The second WSEEP component will establish a women’s economic opportunity facility to provide technical assistance and grants to women-led small, and growing businesses. Technical assistance activities will advise women-led businesses on how to develop contextual products and services, accelerate business growth, and improve capacity, with a focus on business management training, leadership coaching, and raising finance. The facility will also provide grants to help women-led businesses make critical investments to grow and sustain their enterprises, such as purchasing key equipment, accessing digital technologies, and upskilling staff.
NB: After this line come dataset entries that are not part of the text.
Source: an optimization exercise on an open RTL-to-GDS flow (aim: small area, a short achievable clock period and few clock cycles). Production flows keep margins and buffers that such runs may drop.

==> inputs of 03-05 <==
==> flow/design.v <==
module hl_rx_core (
    input  wire        clk,
    input  wire        rst,           
    input  wire        cmd_valid,
    input  wire [31:0] cmd_word,
    output wire        cmd_ready,
    output reg         rsp_valid,
    output reg  [7:0]  rsp_status,
    output reg  [31:0] rsp_value,
    output reg  [7:0]  rsp_flags,
    output reg         frm_valid,
    output reg  [7:0]  frm_data
);
    localparam [7:0] OP_CRC_INIT    = 8'h01;
    localparam [7:0] OP_CRC_FEED    = 8'h02;
    localparam [7:0] OP_CRC_READ    = 8'h03;
    localparam [7:0] OP_RX_START    = 8'h20;
    localparam [7:0] OP_RX_APPEND   = 8'h21;
    localparam [7:0] OP_RX_SCAN     = 8'h22;
    localparam [7:0] OP_STATUS_READ = 8'h30;
    localparam [7:0] ST_OK          = 8'd0;
    localparam [7:0] ST_RX_OVERFLOW = 8'd6;
    localparam [7:0] ST_ILLEGAL_OP  = 8'd7;
    localparam [7:0] ST_RX_DONE     = 8'd9;
    function [15:0] crc_byte;
        input [15:0] r;
        input [7:0]  b;
        integer k;
        reg [15:0] c;
        reg [7:0]  d;
        begin
            c = r;
            d = b;
            for (k = 0; k < 8; k = k + 1) begin
                if ((c[0] ^ d[0]) == 1'b1)
                    c = (c >> 1) ^ 16'hA001;
                else
                    c = c >> 1;
                d = d >> 1;
            end
            crc_byte = c;
        end
    endfunction
    function [15:0] crc_drop;
        input [7:0] b;
        begin
            crc_drop = {8'h00, b} << 4 ^ {8'h00, b} << 6 ^ {8'h00, b} << 7;
        end
    endfunction
    reg [15:0] crc_reg;
    reg [8:0]  len;                  
    reg        loop_mode;
    reg        found;
    reg        done;
    reg        rxf_present;
    reg [9:1]  err_sticky;
    reg [7:0]  bank0 [0:127];
    reg [7:0]  bank1 [0:127];
    reg        act;                  
    reg [6:0]  und;                  
    reg [15:0] rcrc;                 
    reg [1:0]  nfr;                  
    reg [7:0]  pdisc;                
    reg [7:0]  stg;                  
    reg        app_p;                
    reg        feed_p;               
    reg        rdy;
    reg        eb;                   
    reg [7:0]  ecnt;                 
    assign cmd_ready = rdy;
    wire       accept = cmd_valid && rdy;
    wire [7:0] op     = cmd_word[7:0];
    wire [7:0] arg    = cmd_word[31:24];
    wire z16   = (cmd_word[23:8] == 16'h0000);
    wire is_01 = (op == OP_CRC_INIT);
    wire is_02 = (op == OP_CRC_FEED);
    wire is_03 = (op == OP_CRC_READ);
    wire is_20 = (op == OP_RX_START);
    wire is_21 = (op == OP_RX_APPEND);
    wire is_22 = (op == OP_RX_SCAN);
    wire is_30 = (op == OP_STATUS_READ);
    wire legal = z16 && (((is_01 || is_03 || is_22 || is_30) && arg == 8'h00) ||
                         is_02 || is_21 || (is_20 && arg[7:1] == 7'h00));
    wire l_crc  = !op[5];                        
    wire l_rx   = op[5] && !op[4];               
    wire l_stat = op[4];                         
    wire l_init = l_crc && !op[1];
    wire l_feed = l_crc && op[1] && !op[0];
    wire l_read = l_crc && op[1] && op[0];
    wire l_start = l_rx && !op[1] && !op[0];
    wire l_app   = l_rx && op[0];
    wire l_scan  = l_rx && op[1];
    wire acc_ok  = accept && legal;
    wire full_buf = (len == 9'd256);
    wire do_app  = acc_ok && l_app && !done && !full_buf;
    wire [7:0]  a_new  = act ? bank1[0]   : bank0[0];     
    wire [7:0]  a_old  = act ? bank1[126] : bank0[126];   
    wire [15:0] rstep  = crc_byte(rcrc, a_new);
    wire        full   = (und == 7'd127);
    wire        win_ok = full && ({stg, a_new} == ~rcrc);
    wire        dec_f  = app_p && win_ok;                 
    wire        dec_d  = app_p && full && !win_ok;        
    wire [6:0]  und_n   = !app_p ? und : dec_f ? 7'd0 : dec_d ? 7'd127 : und + 7'd1;
    wire [1:0]  nfr_n   = nfr + {1'b0, dec_f};
    wire        act_n   = act ^ dec_f;
    wire [7:0]  pdisc_n = pdisc + {7'h00, dec_d};
    wire        nz      = (nfr_n != 2'd0);
    wire [15:0] crc_n   = feed_p ? crc_byte(crc_reg, stg) : crc_reg;
    wire        ebn   = (nfr_n == 2'd2) ? act_n : !act_n;
    wire        lag   = dec_f && (nfr == 2'd0);
    wire [7:0]  fb    = ebn ? (lag ? bank1[126] : bank1[127])
                            : (lag ? bank0[126] : bank0[127]);
    wire sh0 = (app_p && !act) || (frm_valid && !eb);
    wire sh1 = (app_p &&  act) || (frm_valid &&  eb);
    integer i;
    always @(posedge clk) begin
        if (sh0) begin
            for (i = 127; i > 0; i = i - 1) bank0[i] <= bank0[i-1];
            bank0[0] <= stg;
        end
        if (sh1) begin
            for (i = 127; i > 0; i = i - 1) bank1[i] <= bank1[i-1];
            bank1[0] <= stg;
        end
    end
    always @(posedge clk) begin
        stg <= arg;
        if (frm_valid && ecnt != 8'd128)
            frm_data <= eb ? bank1[126] : bank0[126];
        else if (frm_valid)
            frm_data <= eb ? bank0[127] : bank1[127];
        else
            frm_data <= fb;
    end
    wire [31:0] status_word = {err_sticky, 1'b0, 2'b00, rxf_present, 1'b0,
                               loop_mode, done, found, len};
    always @(posedge clk) begin
        if (app_p) begin
            if (und == 7'd0)
                rcrc <= 16'h0000;
            else if (dec_d)
                rcrc <= rstep ^ crc_drop(a_old);
            else
                rcrc <= rstep;
        end
    end
    always @(posedge clk) begin
        if (rst) begin
            crc_reg     <= 16'h0000;
            len         <= 9'd0;
            loop_mode   <= 1'b0;
            found       <= 1'b0;
            done        <= 1'b0;
            rxf_present <= 1'b0;
            err_sticky  <= 9'h000;
            act         <= 1'b0;
            und         <= 7'd0;
            nfr         <= 2'd0;
            pdisc       <= 8'h00;
            app_p       <= 1'b0;
            feed_p      <= 1'b0;
            rdy         <= 1'b1;
            eb          <= 1'b0;
            ecnt        <= 8'h00;
            rsp_valid   <= 1'b0;
            frm_valid   <= 1'b0;
        end else begin
            rsp_valid <= 1'b0;
            app_p     <= do_app;
            feed_p    <= acc_ok && l_feed;
            crc_reg   <= crc_n;
            und       <= und_n;
            nfr       <= nfr_n;
            act       <= act_n;
            pdisc     <= pdisc_n;
            if (frm_valid) begin
                ecnt <= ecnt - 8'd1;
                if (ecnt == 8'd128)
                    eb <= !eb;
                if (ecnt == 8'd1) begin
                    rsp_valid <= 1'b1;
                    rdy       <= 1'b1;
                end
                if (ecnt == 8'd0)
                    frm_valid <= 1'b0;
            end
            if (accept) begin
                rsp_valid <= 1'b1;
                if (!legal) begin
                    err_sticky[7] <= 1'b1;
                end else if (l_init) begin
                    crc_reg <= 16'h0000;
                end else if (l_start) begin
                    len         <= 9'd0;
                    und         <= 7'd0;
                    nfr         <= 2'd0;
                    pdisc       <= 8'h00;
                    loop_mode   <= arg[0];
                    found       <= 1'b0;
                    done        <= 1'b0;
                    rxf_present <= 1'b0;
                end else if (l_app) begin
                    if (done)
                        err_sticky[9] <= 1'b1;
                    else if (full_buf)
                        err_sticky[6] <= 1'b1;
                    else
                        len <= len + 9'd1;
                end else if (l_scan) begin
                    if (done) begin
                        err_sticky[9] <= 1'b1;
                    end else begin
                        found <= nz;
                        if (!loop_mode && nz)
                            done <= 1'b1;
                        if (nz)
                            rxf_present <= 1'b1;
                        len   <= {2'b00, und_n};
                        pdisc <= 8'h00;
                        nfr   <= 2'd0;
                        if (nz) begin
                            rsp_valid <= 1'b0;
                            rdy       <= 1'b0;
                            frm_valid <= 1'b1;
                            eb        <= ebn;
                            ecnt      <= (nfr_n == 2'd2) ? 8'd255 : 8'd127;
                        end
                    end
                end
            end
        end
    end
    always @(posedge clk) begin
        if (accept) begin
            rsp_status <= ST_OK;
            rsp_value  <= 32'h0;
            rsp_flags  <= 8'h00;
            if (!legal) begin
                rsp_status <= ST_ILLEGAL_OP;
                rsp_value  <= cmd_word;
            end else if (l_read) begin
                rsp_value  <= {16'h0000, ~crc_n};
            end else if (l_stat) begin
                rsp_value  <= status_word;
            end else if (l_app) begin
                if (done) begin
                    rsp_status <= ST_RX_DONE;
                end else if (full_buf) begin
                    rsp_status <= ST_RX_OVERFLOW;
                    rsp_value  <= 32'd257;
                end else begin
                    rsp_value  <= {23'h0, len + 9'd1};
                end
            end else if (l_scan) begin
                if (done) begin
                    rsp_status <= ST_RX_DONE;
                end else begin
                    rsp_value  <= {24'h0, pdisc_n};
                    rsp_flags  <= {6'h00, (!loop_mode && nz) | done, nz};
                end
            end
        end
    end
endmodule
In its third component, the WSEEP will provide critical services for survivors of GBV, including support for a national GBV hotline and the establishment of a new safe house for survivors in Juba. The hotline will enhance access of GBV survivors to psychosocial support, health, police, child support, legal aid, and shelter by offering a tollfree, 24x7 line they can call to get information on where the nearest relevant authority or service provider is located and receive remote counselling and psychosocial support. The safe house will provide women and girls who have endured violence with basic protection services and resources, including accommodation, protection, clothing, medical care, counseling, and legal support, enabling them to recover from, and seek legal remedy for, the traumas they endured.

Finally, under the fourth component, the MGCSW will receive capacity building support to more actively and ably play their role as the leading government body for policymaking and coordination on women’s empowerment issues. At the heart of the capacity building effort will be the construction of a new ministry headquarters, with office facilities, internet access, and other resources that allow it to better perform its functions, recruit and retain staff, and engage with partners. The component will also train and accredit MGCSW social workers across the country to better address GBV cases and support family mediation, and prepare an institutional capacity needs assessment of the MGCSW and finance the trainings, workshops, and conferences needed to close key gaps.

Although the challenges facing women in South Sudan remain enormous, the strength, resilience, and potential they exude is more powerful still. By addressing vulnerabilities and building on strengths, the WSEEP aims to help South Sudanese women live better, more productive lives.